Each entry below should be retyped exactly as given.

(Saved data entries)
>>>>>

Source: an optimization exercise on an open RTL-to-GDS flow (aim: small area and a short achievable clock period). Production flows keep margins and buffers that such runs may drop.
The RTL was checked by simulation tests, not by an equivalence proof against the original design.
Power and IR drop assume default switching activity.

**design.v**
```verilog
`default_nettype none
`timescale 1ns/1ps
module uart_rx_core #(
  parameter int CLKS_PER_BIT = 16
) (
  input  wire        clk,
  input  wire        rst_n,
  input  wire        rx,
  output logic [7:0] rx_byte,
  output logic       rx_byte_valid,
  output logic       rx_frame_err
);
  localparam logic [2:0] RX_IDLE      = 3'd0;
  localparam logic [2:0] RX_START     = 3'd1;
  localparam logic [2:0] RX_DATA      = 3'd2;
  localparam logic [2:0] RX_STOP      = 3'd3;
  localparam logic [2:0] RX_WAIT_IDLE = 3'd4;
  localparam int              c_cw        = (CLKS_PER_BIT > 2) ? $clog2(CLKS_PER_BIT) : 1;
  localparam logic [c_cw-1:0] c_bit_last  = c_cw'(CLKS_PER_BIT - 1);
  localparam logic [c_cw-1:0] c_half_last = c_cw'(CLKS_PER_BIT / 2 - 1);
  logic [1:0]      r_sync;
  logic            w_rx;
  logic [2:0]      r_state, w_state_nxt;
  logic [c_cw-1:0] r_cnt, w_cnt_nxt;
  logic [2:0]      r_bit, w_bit_nxt;
  logic [7:0]      r_shift, w_shift_nxt;
  logic            r_valid, w_valid_nxt;
  logic            r_ferr, w_ferr_nxt;
  assign w_rx          = r_sync[1];
  assign rx_byte       = r_shift;
  assign rx_byte_valid = r_valid;
  assign rx_frame_err  = r_ferr;
  always_ff @(posedge clk or negedge rst_n) begin
    if (!rst_n) begin
      r_sync  <= 2'b11;
      r_state <= RX_IDLE;
      r_cnt   <= '0;
      r_bit   <= '0;
      r_shift <= '0;
      r_valid <= 1'b0;
      r_ferr  <= 1'b0;
    end else begin
      r_sync  <= {r_sync[0], rx};
      r_state <= w_state_nxt;
      r_cnt   <= w_cnt_nxt;
      r_bit   <= w_bit_nxt;
      r_shift <= w_shift_nxt;
      r_valid <= w_valid_nxt;
      r_ferr  <= w_ferr_nxt;
    end
  end
  always_comb begin
    w_state_nxt = r_state;
    w_cnt_nxt   = r_cnt + 1'b1;
    w_bit_nxt   = r_bit;
    w_shift_nxt = r_shift;
    w_valid_nxt = 1'b0;
    w_ferr_nxt  = 1'b0;
    case (r_state)
      RX_IDLE: begin
        w_cnt_nxt = '0;
        if (!w_rx) w_state_nxt = RX_START;
      end
      RX_START: begin
        if (r_cnt == c_half_last) begin
          w_cnt_nxt   = '0;
          w_bit_nxt   = '0;
          w_state_nxt = w_rx ? RX_IDLE : RX_DATA;
        end
      end
      RX_DATA: begin
        if (r_cnt == c_bit_last) begin
          w_cnt_nxt   = '0;
          w_shift_nxt = {w_rx, r_shift[7:1]};
          w_bit_nxt   = r_bit + 3'd1;
          if (r_bit == 3'd7) w_state_nxt = RX_STOP;
        end
      end
      RX_STOP: begin
        if (r_cnt == c_bit_last) begin
          w_cnt_nxt = '0;
          if (w_rx) begin
            w_valid_nxt = 1'b1;
            w_state_nxt = RX_IDLE;
          end else begin
            w_ferr_nxt  = 1'b1;
            w_state_nxt = RX_WAIT_IDLE;
          end
        end
      end
      RX_WAIT_IDLE: begin
        w_cnt_nxt = '0;
        if (w_rx) w_state_nxt = RX_IDLE;
      end
      default: begin
        w_cnt_nxt   = '0;
        w_state_nxt = RX_IDLE;
      end
    endcase
  end
endmodule
`default_nettype wire
`default_nettype none
`timescale 1ns/1ps
module uart_word_receiver #(
  parameter int CLKS_PER_BIT = 16,
  parameter int FIFO_AW      = 9
) (
  input  wire                        CLK,
  input  wire                        INITIALIZE_N,
  input  wire                        UART_RX,
  input  wire                        RX_ENABLE,
  input  wire                        FLUSH,
  input  wire                        WORD_READY,
  output logic                       WORD_VALID,
  output logic [31:0]                WORD_DATA,
  output logic [FIFO_AW-1:0]         FILL_LEVEL,
  output logic                       OVERFLOW,
  output logic                       FRAME_ERR
);
  logic [1:0]         r_rst_sync;
  logic               w_rst_n;
  logic [7:0]         w_rx_byte;
  logic               w_rx_valid;
  logic               w_rx_ferr;
  logic [7:0]         r_mem [0:2**FIFO_AW-1];
  logic [FIFO_AW-1:0] r_wr_ptr, r_rd_ptr, w_wr_ptr_inc;
  logic               w_empty, w_full, w_push, w_pop, w_drop, w_word_done;
  logic [7:0]         w_pop_byte;
  logic [23:0]        r_shreg;
  logic [1:0]         r_cnt;
  logic               r_word_valid;
  logic [31:0]        r_word_data;
  logic               r_overflow, r_frame_err;
  always_ff @(posedge CLK or negedge INITIALIZE_N) begin
    if (!INITIALIZE_N) r_rst_sync <= 2'b00;
    else               r_rst_sync <= {r_rst_sync[0], 1'b1};
  end
  assign w_rst_n = r_rst_sync[1];
  uart_rx_core #(
    .CLKS_PER_BIT (CLKS_PER_BIT)
  ) u_rx (
    .clk           (CLK),
    .rst_n         (w_rst_n),
    .rx            (UART_RX),
    .rx_byte       (w_rx_byte),
    .rx_byte_valid (w_rx_valid),
    .rx_frame_err  (w_rx_ferr)
  );
  assign w_wr_ptr_inc = r_wr_ptr + 1'b1;
  assign w_empty      = (r_wr_ptr == r_rd_ptr);
  assign w_full       = (w_wr_ptr_inc == r_rd_ptr);
  assign w_push       = w_rx_valid & RX_ENABLE & ~w_full & ~FLUSH;
  assign w_drop       = w_rx_valid & RX_ENABLE & w_full;
  assign w_pop        = ~w_empty & ~(r_word_valid & ~WORD_READY) & ~FLUSH;
  assign w_word_done  = w_pop & (r_cnt == 2'd3);
  assign w_pop_byte   = r_mem[r_rd_ptr];
  always_ff @(posedge CLK) begin
    if (w_push) r_mem[r_wr_ptr] <= w_rx_byte;
  end
  always_ff @(posedge CLK or negedge w_rst_n) begin
    if (!w_rst_n) begin
      r_wr_ptr     <= '0;
      r_rd_ptr     <= '0;
      r_shreg      <= '0;
      r_cnt        <= '0;
      r_word_valid <= 1'b0;
      r_word_data  <= '0;
      r_overflow   <= 1'b0;
      r_frame_err  <= 1'b0;
    end else if (FLUSH) begin
      r_wr_ptr     <= '0;
      r_rd_ptr     <= '0;
      r_cnt        <= '0;
      r_word_valid <= 1'b0;
      r_overflow   <= 1'b0;
      r_frame_err  <= 1'b0;
    end else begin
      if (w_push) r_wr_ptr <= w_wr_ptr_inc;
      if (w_pop) begin
        r_rd_ptr <= r_rd_ptr + 1'b1;
        r_shreg  <= {r_shreg[15:0], w_pop_byte};
        r_cnt    <= r_cnt + 2'd1;
      end
      if (w_word_done) begin
        r_word_valid <= 1'b1;
        r_word_data  <= {r_shreg, w_pop_byte};
      end else if (WORD_READY) begin
        r_word_valid <= 1'b0;
      end
      if (w_drop)    r_overflow  <= 1'b1;
      if (w_rx_ferr) r_frame_err <= 1'b1;
    end
  end
  assign WORD_VALID = r_word_valid;
  assign WORD_DATA  = r_word_data;
  assign FILL_LEVEL = r_wr_ptr - r_rd_ptr;
  assign OVERFLOW   = r_overflow;
  assign FRAME_ERR  = r_frame_err;
endmodule
`default_nettype wire
```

<<<<<

**Response box:**
Source: an optimization exercise on an open RTL-to-GDS flow (aim: small area and a short achievable clock period). Production flows keep margins and buffers that such runs may drop.
The RTL was checked by simulation tests, not by an equivalence proof against the original design.
Power and IR drop assume default switching activity.

**design.v**
```verilog
`default_nettype none
`timescale 1ns/1ps
module uart_rx_core #(
  parameter int CLKS_PER_BIT = 16
) (
  input  wire        clk,
  input  wire        rst_n,
  input  wire        rx,
  output logic [7:0] rx_byte,
  output logic       rx_byte_valid,
  output logic       rx_frame_err
);
  localparam logic [2:0] RX_IDLE      = 3'd0;
  localparam logic [2:0] RX_START     = 3'd1;
  localparam logic [2:0] RX_DATA      = 3'd2;
  localparam logic [2:0] RX_STOP      = 3'd3;
  localparam logic [2:0] RX_WAIT_IDLE = 3'd4;
  localparam int              c_cw        = (CLKS_PER_BIT > 2) ? $clog2(CLKS_PER_BIT) : 1;
  localparam logic [c_cw-1:0] c_bit_last  = c_cw'(CLKS_PER_BIT - 1);
  localparam logic [c_cw-1:0] c_half_last = c_cw'(CLKS_PER_BIT / 2 - 1);
  logic [1:0]      r_sync;
  logic            w_rx;
  logic [2:0]      r_state, w_state_nxt;
  logic [c_cw-1:0] r_cnt, w_cnt_nxt;
  logic [2:0]      r_bit, w_bit_nxt;
  logic [7:0]      r_shift, w_shift_nxt;
  logic            r_valid, w_valid_nxt;
  logic            r_ferr, w_ferr_nxt;
  assign w_rx          = r_sync[1];
  assign rx_byte       = r_shift;
  assign rx_byte_valid = r_valid;
  assign rx_frame_err  = r_ferr;
  always_ff @(posedge clk or negedge rst_n) begin
    if (!rst_n) begin
      r_sync  <= 2'b11;
      r_state <= RX_IDLE;
      r_cnt   <= '0;
      r_bit   <= '0;
      r_shift <= '0;
      r_valid <= 1'b0;
      r_ferr  <= 1'b0;
    end else begin
      r_sync  <= {r_sync[0], rx};
      r_state <= w_state_nxt;
      r_cnt   <= w_cnt_nxt;
      r_bit   <= w_bit_nxt;
      r_shift <= w_shift_nxt;
      r_valid <= w_valid_nxt;
      r_ferr  <= w_ferr_nxt;
    end
  end
  always_comb begin
    w_state_nxt = r_state;
    w_cnt_nxt   = r_cnt + 1'b1;
    w_bit_nxt   = r_bit;
    w_shift_nxt = r_shift;
    w_valid_nxt = 1'b0;
    w_ferr_nxt  = 1'b0;
    case (r_state)
      RX_IDLE: begin
        w_cnt_nxt = '0;
        if (!w_rx) w_state_nxt = RX_START;
      end
      RX_START: begin
        if (r_cnt == c_half_last) begin
          w_cnt_nxt   = '0;
          w_bit_nxt   = '0;
          w_state_nxt = w_rx ? RX_IDLE : RX_DATA;
        end
      end
      RX_DATA: begin
        if (r_cnt == c_bit_last) begin
          w_cnt_nxt   = '0;
          w_shift_nxt = {w_rx, r_shift[7:1]};
          w_bit_nxt   = r_bit + 3'd1;
          if (r_bit == 3'd7) w_state_nxt = RX_STOP;
        end
      end
      RX_STOP: begin
        if (r_cnt == c_bit_last) begin
          w_cnt_nxt = '0;
          if (w_rx) begin
            w_valid_nxt = 1'b1;
            w_state_nxt = RX_IDLE;
          end else begin
            w_ferr_nxt  = 1'b1;
            w_state_nxt = RX_WAIT_IDLE;
          end
        end
      end
      RX_WAIT_IDLE: begin
        w_cnt_nxt = '0;
        if (w_rx) w_state_nxt = RX_IDLE;
      end
      default: begin
        w_cnt_nxt   = '0;
        w_state_nxt = RX_IDLE;
      end
    endcase
  end
endmodule
`default_nettype wire
`default_nettype none
`timescale 1ns/1ps
module uart_word_receiver #(
  parameter int CLKS_PER_BIT = 16,
  parameter int FIFO_AW      = 9
) (
  input  wire                        CLK,
  input  wire                        INITIALIZE_N,
  input  wire                        UART_RX,
  input  wire                        RX_ENABLE,
  input  wire                        FLUSH,
  input  wire                        WORD_READY,
  output logic                       WORD_VALID,
  output logic [31:0]                WORD_DATA,
  output logic [FIFO_AW-1:0]         FILL_LEVEL,
  output logic                       OVERFLOW,
  output logic                       FRAME_ERR
);
  logic [1:0]         r_rst_sync;
  logic               w_rst_n;
  logic [7:0]         w_rx_byte;
  logic               w_rx_valid;
  logic               w_rx_ferr;
  logic [7:0]         r_mem [0:2**FIFO_AW-1];
  logic [FIFO_AW-1:0] r_wr_ptr, r_rd_ptr, w_wr_ptr_inc;
  logic               w_empty, w_full, w_push, w_pop, w_drop, w_word_done;
  logic [7:0]         w_pop_byte;
  logic [23:0]        r_shreg;
  logic [1:0]         r_cnt;
  logic               r_word_valid;
  logic [31:0]        r_word_data;
  logic               r_overflow, r_frame_err;
  always_ff @(posedge CLK or negedge INITIALIZE_N) begin
    if (!INITIALIZE_N) r_rst_sync <= 2'b00;
    else               r_rst_sync <= {r_rst_sync[0], 1'b1};
  end
  assign w_rst_n = r_rst_sync[1];
  uart_rx_core #(
    .CLKS_PER_BIT (CLKS_PER_BIT)
  ) u_rx (
    .clk           (CLK),
    .rst_n         (w_rst_n),
    .rx            (UART_RX),
    .rx_byte       (w_rx_byte),
    .rx_byte_valid (w_rx_valid),
    .rx_frame_err  (w_rx_ferr)
  );
  assign w_wr_ptr_inc = r_wr_ptr + 1'b1;
  assign w_empty      = (r_wr_ptr == r_rd_ptr);
  assign w_full       = (w_wr_ptr_inc == r_rd_ptr);
  assign w_push       = w_rx_valid & RX_ENABLE & ~w_full & ~FLUSH;
  assign w_drop       = w_rx_valid & RX_ENABLE & w_full;
  assign w_pop        = ~w_empty & ~(r_word_valid & ~WORD_READY) & ~FLUSH;
  assign w_word_done  = w_pop & (r_cnt == 2'd3);
  assign w_pop_byte   = r_mem[r_rd_ptr];
  always_ff @(posedge CLK) begin
    if (w_push) r_mem[r_wr_ptr] <= w_rx_byte;
  end
  always_ff @(posedge CLK or negedge w_rst_n) begin
    if (!w_rst_n) begin
      r_wr_ptr     <= '0;
      r_rd_ptr     <= '0;
      r_shreg      <= '0;
      r_cnt        <= '0;
      r_word_valid <= 1'b0;
      r_word_data  <= '0;
      r_overflow   <= 1'b0;
      r_frame_err  <= 1'b0;
    end else if (FLUSH) begin
      r_wr_ptr     <= '0;
      r_rd_ptr     <= '0;
      r_cnt        <= '0;
      r_word_valid <= 1'b0;
      r_overflow   <= 1'b0;
      r_frame_err  <= 1'b0;
    end else begin
      if (w_push) r_wr_ptr <= w_wr_ptr_inc;
      if (w_pop) begin
        r_rd_ptr <= r_rd_ptr + 1'b1;
        r_shreg  <= {r_shreg[15:0], w_pop_byte};
        r_cnt    <= r_cnt + 2'd1;
      end
      if (w_word_done) begin
        r_word_valid <= 1'b1;
        r_word_data  <= {r_shreg, w_pop_byte};
      end else if (WORD_READY) begin
        r_word_valid <= 1'b0;
      end
      if (w_drop)    r_overflow  <= 1'b1;
      if (w_rx_ferr) r_frame_err <= 1'b1;
    end
  end
  assign WORD_VALID = r_word_valid;
  assign WORD_DATA  = r_word_data;
  assign FILL_LEVEL = r_wr_ptr - r_rd_ptr;
  assign OVERFLOW   = r_overflow;
  assign FRAME_ERR  = r_frame_err;
endmodule
`default_nettype wire
```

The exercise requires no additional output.